Здесь, так заурчав, что обитатель шиповника невольно онемел, Мури проявил истинный психологизм.
– Устремление! – кротко, со снисходительной укоризной, пояснил он глупцу. – Разве этого недостаточно для настоящей брони?
Далее путь кота пролегал от Зеницы до Баня-Луки, а от нее – к Приедору, Саве на город Крань. Когда Мури пересекал Тягловские горы, пришла зима.
Отвлечемся немного от странствий: той зимой уже знакомому нам Питу Стауту улыбнулась удача. Питомец цирка в Урюпинске гусь Тимоша, в начале карьеры совершавший нехитрые вычитания и сложения до десяти не без помощи подсовываемых ассистентами сухариков, мгновенно стал знаменитостью. Во время представления, не обещавшего ничего из ряда вон выходящего (как следовало из афиши – всего лишь танцующие слоны, мыши-монстры, удав-телепат), птица потрясла дрессировщика, неожиданно, без всякой тайной подсказки, два раза ответив «га» на приказ какого-то особо въедливого зрителя разделить пополам четыре. Фома неверующий не унялся. Тимоша вновь «прогагал» – и вновь угадал. Посыпались вопросы, на которые незамедлительно следовали правильные ответы. За кулисами не на шутку перепугались. Дрессировщик, тертый калач, в послужном списке которого был не один десяток вышколенных кроликов и петухов, вытирал холодный пот. А гусь с тех пор продолжал делить, вычитать, умножать и складывать трехзначные цифры и ставил рекорд за рекордом. Цирк пребывал в шоке. Администрация города – в ошеломлении. Поползли слухи, и в Урюпинск потянулись любопытствующие. Местные киношники собрались было уже снимать фильм, но здесь вмешались власти, категорически запретив выносить сор из избы до прибытия особой комиссии. Комиссия прибыла лишь для того, чтобы документально засвидетельствовать удивительные способности птицы. Фотографии пернатого появились в Интернете – «фазерлендовцы» торжествовали!

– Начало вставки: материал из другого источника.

$ cat src/common/dcct_params.svh
`ifndef DCCT_PARAMS_SVH
`define DCCT_PARAMS_SVH

// register indexes; byte address is four times the index
`define DCCT_IDX_BYTE_CTRL 4'h0
`define DCCT_IDX_SHARED 4'h1
`define DCCT_IDX_WORD_CTRL 4'h2
`define DCCT_IDX_RUN_SYNC 4'h3
`define DCCT_IDX_BYTE_HOLD_LO 4'h4
`define DCCT_IDX_BYTE_HOLD_HI 4'h5
`define DCCT_IDX_WORD_HOLD_LO 4'h6
`define DCCT_IDX_WORD_HOLD_HI 4'h7
`define DCCT_IDX_WORD_CAP_LO 4'h8
`define DCCT_IDX_WORD_CAP_HI 4'h9
`define DCCT_IDX_BYTE_CAP_LO 4'hA
`define DCCT_IDX_BYTE_CAP_HI 4'hB

// byte and word counter control fields
`define DCCT_CTL_RUN 7
`define DCCT_CTL_ONESHOT 6
`define DCCT_CTL_TIMEOUT 5
`define DCCT_CTL_CLK_HI 4
`define DCCT_CTL_CLK_LO 3
`define DCCT_CTL_BYTE_CAPMODE 2
`define DCCT_CTL_WORD_CAPIE 2
`define DCCT_CTL_TOIE 1
`define DCCT_CTL_PINSEL 0

// shared counter control fields
`define DCCT_SH_SEL_ALT 7
`define DCCT_SH_EDGE_HI 5
`define DCCT_SH_EDGE_LO 4
`define DCCT_SH_IGNORE 3
`define DCCT_SH_DEMOD 2
`define DCCT_SH_FLAG_RISE 1
`define DCCT_SH_FLAG_FALL 0

// run and sync control fields
`define DCCT_RS_WORD_RUN 7
`define DCCT_RS_BYTE_RUN 6
`define DCCT_RS_SYNC 5
`define DCCT_RS_RSVD 5'h1F

// reset values and fixed counts
`define DCCT_BYTE_RST 8'h00
`define DCCT_WORD_RST 16'h0000
`define DCCT_BYTE_FULL 8'hFF

`endif

$ cat src/common/dcct_pkg.sv
package dcct_pkg;
    typedef logic [7:0] dcct_byte_t;
    typedef logic [15:0] dcct_word_t;
    typedef logic [2:0] dcct_pre_t;
endpackage

$ cat src/hw/dcct_counter.sv
`timescale 1ns/1ps
`default_nettype none
// reloadable down counter with terminal count pulse
module dcct_counter #(
    parameter int WIDTH = 8
) (
    input wire logic mclk_in,
    input wire logic resetn_in,
    input wire logic tick_in,
    input wire logic run_in,
    input wire logic load_in,
    input wire logic [WIDTH-1:0] load_val_in,
    output logic [WIDTH-1:0] count_out,
    output logic tc_out
);
    logic [WIDTH-1:0] count_reg;
    logic [WIDTH-1:0] count_next;
    logic tc_reg;
    logic tc_next;

    // load wins; at zero reload and flag terminal count
    always_comb
    begin
        count_next = count_reg;
        tc_next = 1'b0;
        if (load_in)
        begin
            count_next = load_val_in;
        end
        else if (run_in && tick_in)
        begin
            if (count_reg == '0)
            begin
                count_next = load_val_in;
                tc_next = 1'b1;
            end
            else
            begin
                count_next = count_reg - 1'b1;
            end
        end
    end

    always_ff @(posedge mclk_in or negedge resetn_in)
    begin
        if (!resetn_in)
        begin
            count_reg <= '0;
            tc_reg <= 1'b0;
        end
        else
        begin
            count_reg <= count_next;
            tc_reg <= tc_next;
        end
    end

    assign count_out = count_reg;
    assign tc_out = tc_reg;
endmodule // dcct_counter
`default_nettype wire

$ cat src/hw/dcct_timers.sv
`include "dcct_params.svh"
`timescale 1ns/1ps
`default_nettype none
module dcct_timers
    import dcct_pkg::*;
(
    input wire logic mclk_in,
    input wire logic resetn_in,
    input wire logic [5:0] avs_address_in,
    input wire logic avs_read_in,
    input wire logic avs_write_in,
    input wire logic [31:0] avs_writedata_in,
    input wire logic [3:0] avs_byteenable_in,
    output logic [31:0] avs_readdata_out,
    output logic avs_waitrequest_out,
    input wire logic comparator_capable_input_in,
    input wire logic alternate_edge_input_in,
    input wire logic word_port_data_in,
    input wire logic byte_port_data_in,
    output logic word_counter_output_pin_out,
    output logic byte_counter_output_pin_out,
    output logic interrupt_line_three_out,
    output logic interrupt_line_four_out
);
    // register state
    dcct_byte_t byte_ctrl_reg, byte_ctrl_next;
    dcct_byte_t shared_reg, shared_next;
    dcct_byte_t word_ctrl_reg, word_ctrl_next;
    logic sync_reg, sync_next;
    dcct_byte_t byte_hold_lo_reg, byte_hold_lo_next;
    dcct_byte_t byte_hold_hi_reg, byte_hold_hi_next;
    dcct_word_t word_hold_reg, word_hold_next;
    dcct_word_t word_cap_reg, word_cap_next;
    dcct_byte_t byte_cap_lo_reg, byte_cap_lo_next;
    dcct_byte_t byte_cap_hi_reg, byte_cap_hi_next;
    logic [31:0] rdata_reg, rdata_next;
    logic wait_reg, wait_next;
    // counter side state
    dcct_pre_t pre_reg, pre_next;
    logic [1:0] sync1_reg, sync2_reg;
    logic prev_reg, prev_next;
    logic byte_out_reg, byte_out_next;
    logic word_out_reg, word_out_next;
    logic word_prev_reg, word_prev_next;
    logic edge_seen_reg, edge_seen_next;
    logic byte_run_q_reg, word_run_q_reg;
    logic word_pin_reg, word_pin_next;
    logic byte_pin_reg, byte_pin_next;
    logic interrupt_line_three_reg, interrupt_line_three_next;
    logic interrupt_line_four_reg, interrupt_line_four_next;
    // combinational helpers
    logic wr_take, rd_take;
    logic [3:0] idx;
    dcct_byte_t wd;
    logic lvl, rise, fall, demod_edge, word_cap_ev, byte_cap_ev;
    logic byte_tick, word_tick, byte_load, word_load, sync_align;
    dcct_byte_t byte_count, byte_ld;
    dcct_word_t word_count;
    logic byte_tc, word_tc;

    // prescaler tick for a two-bit clock select
    function automatic logic pre_tick(input logic [1:0] sel,
                                      input dcct_pre_t pre);
        logic t;
        t = 1'b1;
        case (sel)
            2'h1: t = pre[0];
            2'h2: t = &pre[1:0];
            2'h3: t = &pre;
            default: t = 1'b1;
        endcase
        return t;
    endfunction

    // bus handshake terms; one wait cycle then one ready cycle
    assign idx = avs_address_in[5:2];
    assign wd = avs_writedata_in[7:0];
    assign wr_take = avs_write_in && !wait_reg && avs_byteenable_in[0];
    assign rd_take = avs_read_in && wait_reg;

    // edge input selection and edge detection
    assign lvl = shared_reg[`DCCT_SH_SEL_ALT] ? sync2_reg[1]
                                               : sync2_reg[0];
    assign rise = lvl && !prev_reg;
    assign fall = !lvl && prev_reg;
    always_comb
    begin
        case (shared_reg[`DCCT_SH_EDGE_HI:`DCCT_SH_EDGE_LO])
            2'h0: demod_edge = fall;
            2'h1: demod_edge = rise;
            default: demod_edge = rise || fall;
        endcase
    end
    // first edge only when ignore bit set
    assign word_cap_ev = shared_reg[`DCCT_SH_DEMOD] && word_ctrl_reg[7]
        && demod_edge
        && !(shared_reg[`DCCT_SH_IGNORE] && edge_seen_reg);
    assign byte_cap_ev = byte_ctrl_reg[`DCCT_CTL_BYTE_CAPMODE]
        && byte_ctrl_reg[`DCCT_CTL_RUN] && (rise || fall);

    // free running prescaler gives a partial first tick
    assign byte_tick = pre_tick(byte_ctrl_reg[4:3], pre_reg);
    assign word_tick = pre_tick(word_ctrl_reg[4:3], pre_reg);
    // carrier restarts on the rising word counter output
    assign sync_align = sync_reg && word_out_reg && !word_prev_reg
        && byte_ctrl_reg[`DCCT_CTL_RUN];
    assign byte_load = (byte_ctrl_reg[7] && !byte_run_q_reg)
        || byte_cap_ev || sync_align;
    assign word_load = (word_ctrl_reg[7] && !word_run_q_reg)
        || word_cap_ev;
    assign byte_ld = byte_ctrl_reg[`DCCT_CTL_BYTE_CAPMODE] ? `DCCT_BYTE_FULL
        : (byte_out_reg ? byte_hold_lo_reg : byte_hold_hi_reg);

    dcct_counter #(.WIDTH(8)) u_byte (
        .mclk_in(mclk_in),
        .resetn_in(resetn_in),
        .tick_in(byte_tick),
        .run_in(byte_ctrl_reg[`DCCT_CTL_RUN]),
        .load_in(byte_load),
        .load_val_in(byte_ld),
        .count_out(byte_count),
        .tc_out(byte_tc)
    );

    dcct_counter #(.WIDTH(16)) u_word (
        .mclk_in(mclk_in),
        .resetn_in(resetn_in),
        .tick_in(word_tick),
        .run_in(word_ctrl_reg[`DCCT_CTL_RUN]),
        .load_in(word_load),
        .load_val_in(word_hold_reg),
        .count_out(word_count),
        .tc_out(word_tc)
    );

    // register writes, status flags and captures
    always_comb
    begin
        byte_ctrl_next = byte_ctrl_reg;
        shared_next = shared_reg;
        word_ctrl_next = word_ctrl_reg;
        sync_next = sync_reg;
        byte_hold_lo_next = byte_hold_lo_reg;
        byte_hold_hi_next = byte_hold_hi_reg;
        word_hold_next = word_hold_reg;
        word_cap_next = word_cap_reg;
        byte_cap_lo_next = byte_cap_lo_reg;
        byte_cap_hi_next = byte_cap_hi_reg;
        if (wr_take)
        begin
            if (idx == `DCCT_IDX_BYTE_CTRL)
            begin
                byte_ctrl_next = {wd[7:6], byte_ctrl_reg[5] && !wd[5],
                                  wd[4:0]};
            end
            else if (idx == `DCCT_IDX_SHARED)
            begin
                shared_next = {wd[7:2], shared_reg[1:0] & ~wd[1:0]};
            end
            else if (idx == `DCCT_IDX_WORD_CTRL)
            begin
                word_ctrl_next = {wd[7:6], word_ctrl_reg[5] && !wd[5],
                                  wd[4:0]};
            end
            else if (idx == `DCCT_IDX_RUN_SYNC)
            begin
                word_ctrl_next[`DCCT_CTL_RUN] = wd[`DCCT_RS_WORD_RUN];
                byte_ctrl_next[`DCCT_CTL_RUN] = wd[`DCCT_RS_BYTE_RUN];
                sync_next = wd[`DCCT_RS_SYNC];
            end
            else if (idx == `DCCT_IDX_BYTE_HOLD_LO)
            begin
                byte_hold_lo_next = wd;
            end
            else if (idx == `DCCT_IDX_BYTE_HOLD_HI)
            begin
                byte_hold_hi_next = wd;
            end
            else if (idx == `DCCT_IDX_WORD_HOLD_LO)
            begin
                word_hold_next[7:0] = wd;
            end
            else if (idx == `DCCT_IDX_WORD_HOLD_HI)
            begin
                word_hold_next[15:8] = wd;
            end
            // capture registers and others: write ignored
        end
        // hardware sets win over software clears
        if (byte_tc)
        begin
            byte_ctrl_next[`DCCT_CTL_TIMEOUT] = 1'b1;
            if (byte_ctrl_reg[`DCCT_CTL_ONESHOT])
            begin
                byte_ctrl_next[`DCCT_CTL_RUN] = 1'b0;
            end
        end
        if (word_tc)
        begin
            word_ctrl_next[`DCCT_CTL_TIMEOUT] = 1'b1;
            if (word_ctrl_reg[`DCCT_CTL_ONESHOT])
            begin
                word_ctrl_next[`DCCT_CTL_RUN] = 1'b0;
            end
        end
        if (rise)
        begin
            shared_next[`DCCT_SH_FLAG_RISE] = 1'b1;
        end
        if (fall)
        begin
            shared_next[`DCCT_SH_FLAG_FALL] = 1'b1;
        end
        if (word_cap_ev)
        begin
            word_cap_next = word_hold_reg - word_count;
        end
        if (byte_cap_ev && prev_reg)
        begin
            byte_cap_hi_next = `DCCT_BYTE_FULL - byte_count;
        end
        if (byte_cap_ev && !prev_reg)
        begin
            byte_cap_lo_next = `DCCT_BYTE_FULL - byte_count;
        end
    end

    // read mux, wait state and counter side next values
    always_comb
    begin
        rdata_next = rdata_reg;
        wait_next = !(avs_read_in || avs_write_in) || !wait_reg;
        if (rd_take)
        begin
            rdata_next = 32'h0000_0000;
            if (idx == `DCCT_IDX_BYTE_CTRL)
                rdata_next[7:0] = byte_ctrl_reg;
            else if (idx == `DCCT_IDX_SHARED)
                rdata_next[7:0] = shared_reg;
            else if (idx == `DCCT_IDX_WORD_CTRL)
                rdata_next[7:0] = word_ctrl_reg;
            else if (idx == `DCCT_IDX_RUN_SYNC)
                rdata_next[7:0] = {word_ctrl_reg[7], byte_ctrl_reg[7],
                                   sync_reg, `DCCT_RS_RSVD};
            else if (idx == `DCCT_IDX_BYTE_HOLD_LO)
                rdata_next[7:0] = byte_hold_lo_reg;
            else if (idx == `DCCT_IDX_BYTE_HOLD_HI)
                rdata_next[7:0] = byte_hold_hi_reg;
            else if (idx == `DCCT_IDX_WORD_HOLD_LO)
                rdata_next[7:0] = word_hold_reg[7:0];
            else if (idx == `DCCT_IDX_WORD_HOLD_HI)
                rdata_next[7:0] = word_hold_reg[15:8];
            else if (idx == `DCCT_IDX_WORD_CAP_LO)
                rdata_next[7:0] = word_cap_reg[7:0];
            else if (idx == `DCCT_IDX_WORD_CAP_HI)
                rdata_next[7:0] = word_cap_reg[15:8];
            else if (idx == `DCCT_IDX_BYTE_CAP_LO)
                rdata_next[7:0] = byte_cap_lo_reg;
            else if (idx == `DCCT_IDX_BYTE_CAP_HI)
                rdata_next[7:0] = byte_cap_hi_reg;
        end
        pre_next = pre_reg + 3'h1;
        prev_next = lvl;
        word_prev_next = word_out_reg;
        edge_seen_next = (edge_seen_reg || word_cap_ev) && !word_load
            && word_ctrl_reg[7];
        if (word_cap_ev)
            edge_seen_next = 1'b1;
        byte_out_next = sync_align ? 1'b1 : (byte_out_reg ^ byte_tc);
        word_out_next = word_out_reg ^ word_tc;
        word_pin_next = word_ctrl_reg[`DCCT_CTL_PINSEL] ? word_out_reg
                                           : word_port_data_in;
        byte_pin_next = byte_ctrl_reg[`DCCT_CTL_PINSEL] ? byte_out_reg
                                           : byte_port_data_in;
        interrupt_line_three_next = (word_tc && word_ctrl_reg[`DCCT_CTL_TOIE])
            || (word_cap_ev && word_ctrl_reg[`DCCT_CTL_WORD_CAPIE]);
        interrupt_line_four_next = byte_tc && byte_ctrl_reg[`DCCT_CTL_TOIE];
    end

    // register and status flip-flops; sync bit cleared here on reset or by a run and sync write with bit 5 low
    always_ff @(posedge mclk_in or negedge resetn_in)
    begin
        if (!resetn_in)
        begin
            byte_ctrl_reg <= `DCCT_BYTE_RST;
            shared_reg <= `DCCT_BYTE_RST;
            word_ctrl_reg <= `DCCT_BYTE_RST;
            sync_reg <= 1'b0;
            byte_hold_lo_reg <= `DCCT_BYTE_RST;
            byte_hold_hi_reg <= `DCCT_BYTE_RST;
            word_hold_reg <= `DCCT_WORD_RST;
            word_cap_reg <= `DCCT_WORD_RST;
            byte_cap_lo_reg <= `DCCT_BYTE_RST;
            byte_cap_hi_reg <= `DCCT_BYTE_RST;
            rdata_reg <= 32'h0000_0000;
            wait_reg <= 1'b1;
        end
        else
        begin
            byte_ctrl_reg <= byte_ctrl_next;
            shared_reg <= shared_next;
            word_ctrl_reg <= word_ctrl_next;
            sync_reg <= sync_next;
            byte_hold_lo_reg <= byte_hold_lo_next;
            byte_hold_hi_reg <= byte_hold_hi_next;
            word_hold_reg <= word_hold_next;
            word_cap_reg <= word_cap_next;
            byte_cap_lo_reg <= byte_cap_lo_next;
            byte_cap_hi_reg <= byte_cap_hi_next;
            rdata_reg <= rdata_next;
            wait_reg <= wait_next;
        end
    end

    // pin synchronisers, counter side state and outputs
    always_ff @(posedge mclk_in or negedge resetn_in)
    begin
        if (!resetn_in)
        begin
            sync1_reg <= 2'h0;
            sync2_reg <= 2'h0;
            prev_reg <= 1'b0;
            pre_reg <= 3'h0;
            word_prev_reg <= 1'b0;
            edge_seen_reg <= 1'b0;
            byte_run_q_reg <= 1'b0;
            word_run_q_reg <= 1'b0;
            byte_out_reg <= 1'b0;
            word_out_reg <= 1'b0;
            word_pin_reg <= 1'b0;
            byte_pin_reg <= 1'b0;
            interrupt_line_three_reg <= 1'b0;
            interrupt_line_four_reg <= 1'b0;
        end
        else
        begin
            sync1_reg <= {alternate_edge_input_in,
                          comparator_capable_input_in};
            sync2_reg <= sync1_reg;
            prev_reg <= prev_next;
            pre_reg <= pre_next;
            word_prev_reg <= word_prev_next;
            edge_seen_reg <= edge_seen_next;
            byte_run_q_reg <= byte_ctrl_reg[`DCCT_CTL_RUN];
            word_run_q_reg <= word_ctrl_reg[`DCCT_CTL_RUN];
            byte_out_reg <= byte_out_next;
            word_out_reg <= word_out_next;
            word_pin_reg <= word_pin_next;
            byte_pin_reg <= byte_pin_next;
            interrupt_line_three_reg <= interrupt_line_three_next;
            interrupt_line_four_reg <= interrupt_line_four_next;
        end
    end

    assign avs_readdata_out = rdata_reg;
    assign avs_waitrequest_out = wait_reg;
    assign word_counter_output_pin_out = word_pin_reg;
    assign byte_counter_output_pin_out = byte_pin_reg;
    assign interrupt_line_three_out = interrupt_line_three_reg;
    assign interrupt_line_four_out = interrupt_line_four_reg;
endmodule // dcct_timers
`default_nettype wire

В тот знаменательный день у клетки с Тимошей и двумя гусынями было весьма оживленно. Кроме Пита и его компании, а именно оператора, двух журналистов газеты «Son» и самого верного последователя, микробиолога Чарльза Ленсера, повсюду следовавшего за учителем, здесь толклись представители челябинской парапсихологической школы и три потомственных колдуна. На всякий случай власти выставили возле клетки милицейский пост. Питу Стауту поведали, что незадолго до его прибытия дрессировщик с гусем были подвергнуты проверке еще более авторитетной комиссией, состоящей из зоологических и психологических светил. Профессора подтвердили – феномен действительно имеет место быть. Правда, светила не могли смириться с подобной аномалией, поэтому сделали однозначный вывод – дрессировщик применяет неизвестный доселе трюк. То обстоятельство, что Тимошу неоднократно обследовали без присутствия наставника, причем объект обследования продолжал прекрасно разбираться в арифметике, комиссию не убедило.
Уже достаточно подуставший Тимофей неохотно продемонстрировал иностранцу свои возможности, разделив четыреста сорок четыре пополам. Все собравшиеся скрупулезно подсчитывали бесконечные «га» и убедились – испытуемый подал голос ровно двести двадцать два раза. Экспрессивного Стаута чуть удар не хватил.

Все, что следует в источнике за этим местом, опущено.